Universell gesteckt

Der neue universelle Servoverstärker D1-N von Hiwin ist speziell auf die Bedürfnisse von Maschinenbauern im europäischen Raum zugeschnitten. Er eignet sich nicht nur für rotative Servomotoren, sondern auch für Linear- und Torquemotoren und deckt damit die gesamte Hiwin-Motorpalette ab.

06. Dezember 2013

Die unterstützten Geberschnittstellen (digital, analog 1 Vss, EnDat 2.2, Resolver) und analogen sowie digitalen Hall-Sensoren, ermöglichen einen vielseitigen Einsatz des D1-N, speziell im Linearmotorbereich bei Verwendung verschiedener Wegmesssysteme. Auch Motoren anderer Hersteller mit den genannten Geberschnittstellen können mit dem Servoverstärker eingesetzt werden.
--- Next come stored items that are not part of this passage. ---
--- src/rtl/rf_pkg.sv ---
// Shared types and default sizes for the two-read/one-write register file.
package rf_pkg;

    localparam int RF_WIDTH  = 32;
    localparam int RF_ADDR_W = 5;

    typedef enum logic {
        RF_IDLE  = 1'b0,
        RF_SWEEP = 1'b1
    } rf_state_e;

endpackage
File: src/rtl/frogger_pkg.sv
// Shared types and helpers for the frog game blocks.
// Helpers take vectors zero-extended to MAX_SLOTS bits so any strip width up to that can use them.
package frogger_pkg;

    typedef enum logic [1:0] {
        PLAY       = 2'd0,
        CAPTURE    = 2'd1,
        LEVEL_DONE = 2'd2
    } victory_state_t;

    localparam int MAX_SLOTS = 32;
    localparam int MAX_COL_W = 5;

    function automatic logic onehot_valid(input logic [MAX_SLOTS-1:0] vec);
        return (vec != '0) && ((vec & (vec - 32'd1)) == '0);
    endfunction

    // Only meaningful when onehot_valid(vec) holds.
    function automatic logic [MAX_COL_W-1:0] onehot_index(input logic [MAX_SLOTS-1:0] vec);
        logic [MAX_COL_W-1:0] idx;
        idx = '0;
        for (int i = 0; i < MAX_SLOTS; i++) begin
            if (vec[i]) idx = idx | MAX_COL_W'(i);
        end
        return idx;
    endfunction

endpackage

File: src/rtl/key_press_edge.sv
// Rising-edge detector for a debounced key level.
// The history flop resets high so a key held through reset must be released before it counts.
module key_press_edge (
    input  logic clk,
    input  logic reset,
    input  logic key,
    output logic press
);

    logic key_q;

    always_ff @(posedge clk) begin
        if (reset) key_q <= 1'b1;
        else       key_q <= key;
    end

    assign press = key & ~key_q;

endmodule

File: src/rtl/victory_row.sv
// Top-row goal strip: latches a victory slot when the frog presses forward into an empty one,
// counts captures (saturating) and holds level completion until the round controller acks it.
module victory_row
    import frogger_pkg::*;
#(
    parameter  int NUM_SLOTS = 4,
    parameter  int SCORE_W   = 4,
    localparam int COL_W     = $clog2(NUM_SLOTS)
) (
    input  logic                 clk,
    input  logic                 reset,
    input  logic                 F,
    input  logic [NUM_SLOTS-1:0] frog_top,
    input  logic                 new_level,
    output logic [NUM_SLOTS-1:0] slot_lit,
    output logic                 win,
    output logic [COL_W-1:0]     win_col,
    output logic                 blocked,
    output logic                 level_done,
    output logic [SCORE_W-1:0]   score
);

    victory_state_t       state, state_next;
    logic [NUM_SLOTS-1:0] slot_next;
    logic [COL_W-1:0]     win_col_next;
    logic [SCORE_W-1:0]   score_next;
    logic                 blocked_next;
    logic                 press;
    logic                 frog_valid;
    logic [COL_W-1:0]     frog_col;

    key_press_edge u_f_edge (
        .clk   (clk),
        .reset (reset),
        .key   (F),
        .press (press)
    );

    assign frog_valid = onehot_valid(MAX_SLOTS'(frog_top));
    assign frog_col   = COL_W'(onehot_index(MAX_SLOTS'(frog_top)));

    always_comb begin
        state_next   = state;
        slot_next    = slot_lit;
        win_col_next = win_col;
        score_next   = score;
        blocked_next = 1'b0;
        case (state)
            PLAY: begin
                if (press && frog_valid) begin
                    if (slot_lit[frog_col]) begin
                        blocked_next = 1'b1;
                    end else begin
                        slot_next[frog_col] = 1'b1;
                        win_col_next        = frog_col;
                        if (score != '1) score_next = score + SCORE_W'(1);
                        state_next = CAPTURE;
                    end
                end
            end
            // slot_lit already includes the slot just captured.
            CAPTURE: state_next = (&slot_lit) ? LEVEL_DONE : PLAY;
            LEVEL_DONE: begin
                if (new_level) begin
                    slot_next  = '0;
                    state_next = PLAY;
                end
            end
            default: state_next = PLAY;
        endcase
    end

    always_ff @(posedge clk) begin
        if (reset) begin
            state    <= PLAY;
            slot_lit <= '0;
            win_col  <= '0;
            score    <= '0;
            blocked  <= 1'b0;
        end else begin
            state    <= state_next;
            slot_lit <= slot_next;
            win_col  <= win_col_next;
            score    <= score_next;
            blocked  <= blocked_next;
        end
    end

    assign win        = (state == CAPTURE);
    assign level_done = (state == LEVEL_DONE);

endmodule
Das Gerät erlaubt eine einfache, sichere und schnelle Verdrahtung und Inbetriebnahme sowie einen schnellen Austausch im Servicefall. Über ein alphanumerisches Display und vier Bedienknöpfe können Anwender direkt am Gerät Eingaben vornehmen. Eine Mini-USB-Schnittstelle und die PC-Bediensoftware „Lightening“ ermöglichen eine komfortable, schnelle Parametrierung und Inbetriebnahme. Ein Echtzeitoszilloskop, FFT-Analyse sowie Bode- und Nyquist-Diagramme unterstützen Bediener bei der Inbetriebnahme und Fehleranalyse. Neben ±10 V- und Puls/Richtung-Sollwertschnittstellen bietet der D1-N auch eine EtherCAT-Feldbussschnittstelle. Der Servoverstärker unterstützt das CoE-Protokoll (CANopen over EtherCAT) und lässt sich damit in jede entsprechend ausgelegte EtherCAT-Master-Steuerung einbinden. Zudem arbeitet der D1-N nach dem genormten Antriebsprofil CiA 402 und kann somit einfach als NC-Achse in die Beckhoff-Steuerungssoftware TwinCat eingebunden werden.

Die Sicherheitsfunktion STO (Safe Torque Off) gemäß IEC 61800-5-2 ist direkt in das Gerät integriert und sorgt für Arbeitssicherheit: Im Fehlerfall kann über den D1-N der Motorstrom und damit das Drehmoment am Motor abgeschaltet werden, ohne die Versorgungsspannung am Antrieb zu unterbrechen.

Aktuell ist der D1-N in vier Leistungsklassen und mit effektiven Dauerströmen von 2,1 A, 4,2 A, 8,4 A und 21 A lieferbar. Der Spitzenstrom beträgt das Dreifache des Dauerstroms und steht für 1 s zur Verfügung. Weitere Kommunikationsschnittstellen, erweiterte Sicherheitsfunktionen sowie ergänzende Features befinden sich in Vorbereitung. Für die Programmierung von Fahrsequenzen kann eine einfache, Basic-ähnliche Scriptsprache (PDL = Process Description Language) direkt im Servoverstärker genutzt werden. Damit können Nutzer in bestimmten Applikationen ganz auf den Motion Controller verzichten. Ebenfalls erhältlich sind Bibliotheken, mit denen der D1-N über Visual Basic oder Visual C++ gesteuert werden kann.